A cost-effective target supply for inertial fusion energy

A central feature of an inertial fusion energy (IFE) power plant is a target that has been compressed and heated to fusion conditions by the energy input of the driver. This is true whether the driver is a laser system, heavy ion beams or Z-pinch system. The IFE target fabrication, injection and tracking programmes are focusing on methods that will scale to mass production. We are working closely with target designers, and power plant systems specialists, to make specifications and material selections that will satisfy a wide range of required and desirable target characteristics. One-of-a-kind capsules produced for today’s inertial confinement fusion experiments are estimated to cost about US$2500 each. Design studies of cost-effective power production from laser and heavy-ion driven IFE have suggested a cost goal of about $0.25–0.30 for each injected target (corresponding to ∼10% of the ‘electricity value’ in a target). While a four orders of magnitude cost reduction may seem at first to be nearly impossible, there are many factors that suggest this is achievable. This paper summarizes the design, specifications, requirements and proposed manufacturing processes for the future for laser fusion, heavy ion fusion and Z-pinch driven targets.
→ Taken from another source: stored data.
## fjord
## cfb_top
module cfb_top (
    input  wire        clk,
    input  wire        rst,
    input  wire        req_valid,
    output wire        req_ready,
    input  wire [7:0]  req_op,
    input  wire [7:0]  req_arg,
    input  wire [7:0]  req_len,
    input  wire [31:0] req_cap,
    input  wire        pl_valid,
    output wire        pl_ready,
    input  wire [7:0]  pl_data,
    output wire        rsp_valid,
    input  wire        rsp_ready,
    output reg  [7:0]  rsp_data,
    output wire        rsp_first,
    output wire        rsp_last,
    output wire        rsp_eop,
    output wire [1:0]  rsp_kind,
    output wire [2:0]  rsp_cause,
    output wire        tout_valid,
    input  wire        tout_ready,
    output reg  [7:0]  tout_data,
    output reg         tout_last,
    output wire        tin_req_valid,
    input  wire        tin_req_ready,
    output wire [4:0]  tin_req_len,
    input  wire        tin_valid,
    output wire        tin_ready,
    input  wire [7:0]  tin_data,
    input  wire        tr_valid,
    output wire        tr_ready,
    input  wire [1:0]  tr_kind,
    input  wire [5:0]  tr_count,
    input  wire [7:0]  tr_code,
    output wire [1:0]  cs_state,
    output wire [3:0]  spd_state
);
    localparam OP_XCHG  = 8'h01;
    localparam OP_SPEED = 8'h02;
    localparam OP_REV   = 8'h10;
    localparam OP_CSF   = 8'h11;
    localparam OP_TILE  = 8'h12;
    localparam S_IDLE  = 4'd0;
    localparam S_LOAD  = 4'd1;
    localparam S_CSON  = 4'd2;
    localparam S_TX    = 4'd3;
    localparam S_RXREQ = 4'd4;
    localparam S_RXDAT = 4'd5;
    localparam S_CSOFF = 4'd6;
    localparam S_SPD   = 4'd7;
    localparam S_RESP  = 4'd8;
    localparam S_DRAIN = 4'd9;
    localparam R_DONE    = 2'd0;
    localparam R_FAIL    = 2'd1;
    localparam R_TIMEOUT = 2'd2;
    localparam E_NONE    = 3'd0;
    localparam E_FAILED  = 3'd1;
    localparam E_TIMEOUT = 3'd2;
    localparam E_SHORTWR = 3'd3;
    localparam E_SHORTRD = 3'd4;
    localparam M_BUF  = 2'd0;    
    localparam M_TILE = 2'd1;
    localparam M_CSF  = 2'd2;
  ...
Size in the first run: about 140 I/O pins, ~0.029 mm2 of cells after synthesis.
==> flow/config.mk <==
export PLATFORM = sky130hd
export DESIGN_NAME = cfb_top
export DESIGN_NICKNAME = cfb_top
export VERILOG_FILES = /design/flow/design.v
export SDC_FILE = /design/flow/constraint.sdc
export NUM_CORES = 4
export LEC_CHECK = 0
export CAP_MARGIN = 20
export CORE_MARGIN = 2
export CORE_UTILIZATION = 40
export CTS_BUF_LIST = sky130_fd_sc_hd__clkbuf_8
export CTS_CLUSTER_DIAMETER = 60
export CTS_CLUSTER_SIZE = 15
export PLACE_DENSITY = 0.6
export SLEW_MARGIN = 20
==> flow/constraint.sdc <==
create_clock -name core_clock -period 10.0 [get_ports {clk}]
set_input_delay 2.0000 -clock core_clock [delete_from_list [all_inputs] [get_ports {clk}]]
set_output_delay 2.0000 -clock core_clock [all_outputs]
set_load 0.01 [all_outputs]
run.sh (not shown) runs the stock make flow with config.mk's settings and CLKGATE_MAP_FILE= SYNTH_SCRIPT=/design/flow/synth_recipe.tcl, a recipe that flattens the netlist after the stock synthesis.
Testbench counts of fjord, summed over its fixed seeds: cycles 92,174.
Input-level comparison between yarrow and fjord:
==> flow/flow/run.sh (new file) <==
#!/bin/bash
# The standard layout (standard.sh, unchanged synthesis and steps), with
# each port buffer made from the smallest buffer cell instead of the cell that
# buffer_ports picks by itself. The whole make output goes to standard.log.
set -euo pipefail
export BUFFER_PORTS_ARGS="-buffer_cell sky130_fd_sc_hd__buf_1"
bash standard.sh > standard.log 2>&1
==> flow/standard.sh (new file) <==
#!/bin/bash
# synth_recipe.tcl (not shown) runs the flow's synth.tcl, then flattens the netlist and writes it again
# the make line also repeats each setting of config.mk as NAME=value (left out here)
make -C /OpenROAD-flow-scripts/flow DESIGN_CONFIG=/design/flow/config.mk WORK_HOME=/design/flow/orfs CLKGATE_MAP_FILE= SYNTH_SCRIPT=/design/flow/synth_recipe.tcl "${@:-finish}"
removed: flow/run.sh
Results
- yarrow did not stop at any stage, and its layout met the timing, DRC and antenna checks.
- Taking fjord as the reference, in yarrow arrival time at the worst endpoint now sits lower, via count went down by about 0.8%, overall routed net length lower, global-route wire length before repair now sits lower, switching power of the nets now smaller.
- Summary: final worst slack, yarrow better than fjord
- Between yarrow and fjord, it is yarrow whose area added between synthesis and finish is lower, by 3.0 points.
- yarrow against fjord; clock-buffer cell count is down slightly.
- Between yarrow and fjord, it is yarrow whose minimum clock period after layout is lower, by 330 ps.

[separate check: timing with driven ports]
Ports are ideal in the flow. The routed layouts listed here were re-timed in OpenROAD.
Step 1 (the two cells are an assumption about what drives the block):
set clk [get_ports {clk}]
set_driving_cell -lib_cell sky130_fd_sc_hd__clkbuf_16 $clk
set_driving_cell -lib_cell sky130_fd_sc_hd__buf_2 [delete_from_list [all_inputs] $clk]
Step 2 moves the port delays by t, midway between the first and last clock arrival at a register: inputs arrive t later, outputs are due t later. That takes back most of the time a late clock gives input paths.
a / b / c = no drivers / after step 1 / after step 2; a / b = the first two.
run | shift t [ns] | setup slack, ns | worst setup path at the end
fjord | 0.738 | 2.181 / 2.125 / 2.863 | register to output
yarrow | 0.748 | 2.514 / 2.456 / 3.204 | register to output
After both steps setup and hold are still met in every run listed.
Optimization exercise on an open flow, not production practice. RTL: at most simulated, not proved equivalent. Function not checked: runs 1, 3 and 9. Power: default activity.

==> design/flow/design.v <==
module cptv_decoder (
    input  wire        clk,
    input  wire        rst,           
    input  wire        cmd_valid,
    output wire        cmd_ready,
    input  wire [4:0]  cmd_width,     
    input  wire [15:0] cmd_count,     
    input  wire        cmd_hist,      
    output reg         cmd_err,       
    input  wire        in_valid,
    output wire        in_ready,
    input  wire [31:0] in_data,
    input  wire        h_valid,
    output wire        h_ready,
    input  wire [15:0] h_data,
    output reg         out_valid,
    input  wire        out_ready,
    output reg  [15:0] out_data,
    output reg         out_last
);
    reg        idle;          
    reg        chk;           
    reg        dec;           
    reg        hist;
    reg [3:0]  wm1;           
    reg [15:0] sl;            
    reg        last_q;        
    reg        last2_q;       
    reg [15:0] hq0, hq1, hq2, hq3;    
    reg [2:0]  hc;                    
    reg [3:0]  q;             
    reg [4:0]  e;             
    reg [1:0]  k2;            
    reg [4:0]  eb;            
    reg [1:0]  k2b;
    reg        in_rdy;
    reg [15:0] rr;            
    reg        r_valid, r_last;
    reg [15:0] acc;           
    reg        a_valid, a_last;
    reg [15:0] hb;            
    reg        hbv;
    reg        h_rdy;
    reg        sk_valid;      
    reg [15:0] sk_data;
    reg        sk_last;
    assign cmd_ready = idle;
    assign in_ready  = in_rdy;
    assign h_ready   = h_rdy;
    wire cmd_ok   = (cmd_width != 5'd0) && (!cmd_width[4] || cmd_width[3:0] == 4'd0) &&
                    (cmd_count != 16'd0);
    wire cmd_fire = cmd_valid && idle;
    wire have = (hc != 3'd0) && (!e[4] || hc[2] || hc[1]);
    wire s2 = a_valid && (!hist || hbv) && !sk_valid;   
    wire s1 = r_valid && (!a_valid || s2);              
    wire s0 = dec && have && (!r_valid || s1);          
    wire [30:0] cat  = {hq0, hq1[15:1]};                
    wire [45:0] catx = {15'd0, cat} << e;
    wire [15:0] raw  = catx[45:30];                     
    wire        sign = hq0[~q];                         
    reg  [15:0] resid;
    integer j;
    always @(*)
        for (j = 0; j < 16; j = j + 1)
            resid[j] = (j <= wm1) ? raw[j] : sign;
    wire [15:0] sample = acc + hb;
    wire out_free = !out_valid || out_ready;
    wire       pop_q = (e >= 5'd15);                   
    wire       pop   = s0 && pop_q;
    wire       lastc = s0 && last_q;
    wire       sl_is3 = (sl == 16'd3);
    wire [4:0] ea   = chk ? {1'b0, wm1} : eb;
    wire       pa   = (ea >= 5'd15);
    wire [5:0] u    = {1'b0, ea} + {2'b0, wm1} + 6'd1;             
    wire [4:0] e1   = pa ? u[4:0] - 5'd16 : u[4:0];
    wire [6:0] v    = {2'b0, ea} + {2'b0, wm1, 1'b0} + 7'd2;       
    wire [6:0] v1   = pa ? v - 7'd16 : v;                          
    wire [1:0] k21  = v1[5:4];
    wire       push = in_valid && in_rdy;
    wire [2:0] hcp  = hc - {2'b0, pop};                 
    wire       dec_n  = dec && !lastc;
    wire [2:0] hc_0   = lastc ? 3'd0 : hcp;               
    wire [2:0] hc_1   = lastc ? 3'd0 : hcp + 3'd2;        
    wire [1:0] reach_s = last2_q ? {1'b0, eb[4]} : k2b;    
    wire [1:0] reach_h = last_q  ? {1'b0, e[4]}  : k2;     
    wire [2:0] hc_s    = hc - {2'b0, pop_q};
    wire in_rdy_s0 = dec && !last_q && (hc_s <= {1'b0, reach_s});
    wire in_rdy_s1 = dec && !last_q && (hc_s + 3'd2 <= {1'b0, reach_s});
    wire in_rdy_h0 = dec && (hc <= {1'b0, reach_h});
    wire in_rdy_h1 = dec && (hc + 3'd2 <= {1'b0, reach_h});
    wire in_rdy_n = s0 ? (push ? in_rdy_s1 : in_rdy_s0) : (push ? in_rdy_h1 : in_rdy_h0);
    wire r_valid_n = s0 || (r_valid && !s1);
    wire a_valid_n = s1 || (a_valid && !s2);
    wire hbv_n     = (h_valid && h_rdy) || (hbv && !(s2 && hist));
    wire sk_valid_n = sk_valid ? !out_free : (s2 && !out_free);
    wire owed_a   = a_valid_n || r_valid_n || dec_n;     
    wire owed_b   = r_valid_n || dec_n;                   
    wire h_rdy_n  = hist &&
                    (hbv_n ? (a_valid_n && !sk_valid_n && owed_b) : owed_a);
    always @(posedge clk) begin
        if (rst) begin
            idle      <= 1'b1;
            chk       <= 1'b0;
            dec       <= 1'b0;
            hc        <= 3'd0;
            in_rdy    <= 1'b0;
            r_valid   <= 1'b0;
            a_valid   <= 1'b0;
            hbv       <= 1'b0;
            h_rdy     <= 1'b0;
            sk_valid  <= 1'b0;
            out_valid <= 1'b0;
            cmd_err   <= 1'b0;
        end else begin
            cmd_err   <= cmd_fire && !cmd_ok;
            chk       <= cmd_fire;
            hc        <= push ? hc_1 : hc_0;
            r_valid   <= r_valid_n;
            a_valid   <= a_valid_n;
            hbv       <= hbv_n;
            sk_valid  <= sk_valid_n;
            if (idle) begin
                idle   <= !cmd_valid;
                in_rdy <= 1'b0;
                h_rdy  <= 1'b0;
            end else if (chk) begin
                idle   <= cmd_err;
                dec    <= !cmd_err;
                in_rdy <= !cmd_err;
                h_rdy  <= !cmd_err && hist;
            end else begin
                idle   <= s2 && a_last;
                dec    <= dec_n;
                in_rdy <= in_rdy_n;
                h_rdy  <= h_rdy_n;
            end
            if (out_free)
                out_valid <= sk_valid || s2;
        end
    end
    always @(posedge clk) begin
        if (cmd_fire) begin
            hist   <= cmd_hist;
            wm1    <= cmd_width[3:0] - 4'd1;
            sl     <= cmd_count;
            last_q <= (cmd_count == 16'd1);
            last2_q <= (cmd_count == 16'd2);
        end else if (s0) begin
            sl     <= sl - 16'd1;
            last_q <= last2_q;
            last2_q <= sl_is3;
        end
        if (chk) begin
            q     <= 4'd0;
            e     <= {1'b0, wm1};
            k2    <= {1'b0, wm1[3]};                    
        end else if (s0) begin
            q     <= e[3:0] + 4'd1;
            e     <= eb;
            k2    <= k2b;
        end
        if (chk || s0) begin
            eb    <= e1;
            k2b   <= k21;
        end
        if (pop || hc == 3'd0)
            hq0 <= (hc >= 3'd2) ? hq1 : in_data[31:16];
        if (pop || hc <= 3'd1)
            hq1 <= (hc >= 3'd3) ? hq2 :
                   (hc == 3'd2 || (hc == 3'd1 && !pop)) ? in_data[31:16] : in_data[15:0];
        if (pop || hc <= 3'd2)
            hq2 <= (hc >= 3'd4) ? hq3 :
                   (hc == 3'd3 || (hc == 3'd2 && !pop)) ? in_data[31:16] : in_data[15:0];
        if (pop || hc <= 3'd3)
            hq3 <= in_data[15:0];
        if (s0) begin
            rr     <= resid;
            r_last <= last_q;
        end
        if (chk)
            acc <= 16'd0;
        else if (s1)
            acc <= acc + rr;
        if (s1)
            a_last <= r_last;
        if (!hbv || (s2 && hist))
            hb <= h_data & {16{hist}};
        if (out_free) begin
            if (sk_valid) begin
                out_data <= sk_data;
                out_last <= sk_last;
            end else begin
                out_data <= sample;
                out_last <= a_last;
            end
        end else if (!sk_valid) begin
            sk_data <= sample;
            sk_last <= a_last;
        end
    end
endmodule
These target manufacturing processes have been developed—and are proposed—based on the unique materials science and technology programmes that are ongoing for each of the target concepts. We describe the paradigm shifts in target manufacturing methodologies that will be needed to achieve orders of magnitude reductions in target costs, and summarize the results of ‘nth-of-a-kind’ plant layouts and cost estimates for future IFE power plant fuelling. These engineering studies estimate the cost of the target supply in a fusion economy, and show that costs are within the range of commercial feasibility for electricity production.